{Reference Type}: Journal Article
{Title}: The TSC22D, WNK, and NRBP gene families exhibit functional buffering and evolved with Metazoa for cell volume regulation.
{Author}: Xiao YX;Lee SY;Aguilera-Uribe M;Samson R;Au A;Khanna Y;Liu Z;Cheng R;Aulakh K;Wei J;Farias AG;Reilly T;Birkadze S;Habsid A;Brown KR;Chan K;Mero P;Huang JQ;Billmann M;Rahman M;Myers C;Andrews BJ;Youn JY;Yip CM;Rotin D;Derry WB;Forman-Kay JD;Moses AM;Pritišanac I;Gingras AC;Moffat J;
{Journal}: Cell Rep
{Volume}: 43
{Issue}: 7
{Year}: 2024 Jul 23
暂无{DOI}: 10.1016/j.celrep.2024.114417
{Abstract}: The ability to sense and respond to osmotic fluctuations is critical for the maintenance of cellular integrity. We used gene co-essentiality analysis to identify an unappreciated relationship between TSC22D2, WNK1, and NRBP1 in regulating cell volume homeostasis. All of these genes have paralogs and are functionally buffered for osmo-sensing and cell volume control.
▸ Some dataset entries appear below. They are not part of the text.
File: config.mk
export PLATFORM = sky130hd
export DESIGN_NAME = soc_timer
export DESIGN_NICKNAME = d
export VERILOG_FILES = /design/src/soc_pkg.sv /design/src/soc_timer.sv
export VERILOG_INCLUDE_DIRS = /design/src /design/src/include
export SDC_FILE = /design/constraint.sdc
export NUM_CORES = 1
export LEC_CHECK = 0
export BUFFER_PORTS_ARGS = -buffer_cell sky130_fd_sc_hd__buf_2
export CORE_ASPECT_RATIO = 1.2
export CORE_MARGIN = 3
export CORE_UTILIZATION = 50
export DETAILED_ROUTE_END_ITERATION = 8
export GPL_ROUTABILITY_DRIVEN = 0
export PLACE_DENSITY = 0.71
export SLEW_MARGIN = 20
export SYNTH_ARGS = -nofsm -noshare
export SYNTH_HDL_FRONTEND = slang
export SYNTH_SLANG_ARGS = --single-unit
File: constraint.sdc
create_clock -name clk_i -period 1.88 [get_ports clk_i]
set_input_delay 0.376 -clock clk_i [delete_from_list [all_inputs] [get_ports clk_i]]
set_output_delay 0.376 -clock clk_i [all_outputs]
set_load 0.01 [all_outputs]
Within seconds of hyperosmotic stress, TSC22D, WNK, and NRBP family members physically associate into biomolecular condensates, a process that is dependent on intrinsically disordered regions (IDRs). A close examination of these protein families across metazoans revealed that TSC22D genes evolved alongside a domain in NRBPs that specifically binds to TSC22D proteins, which we have termed NbrT (NRBP binding region with TSC22D), and this co-evolution is accompanied by rapid IDR length expansion in WNK-family kinases. Our study reveals that TSC22D, WNK, and NRBP genes evolved in metazoans to co-regulate rapid cell volume changes in response to osmolarity.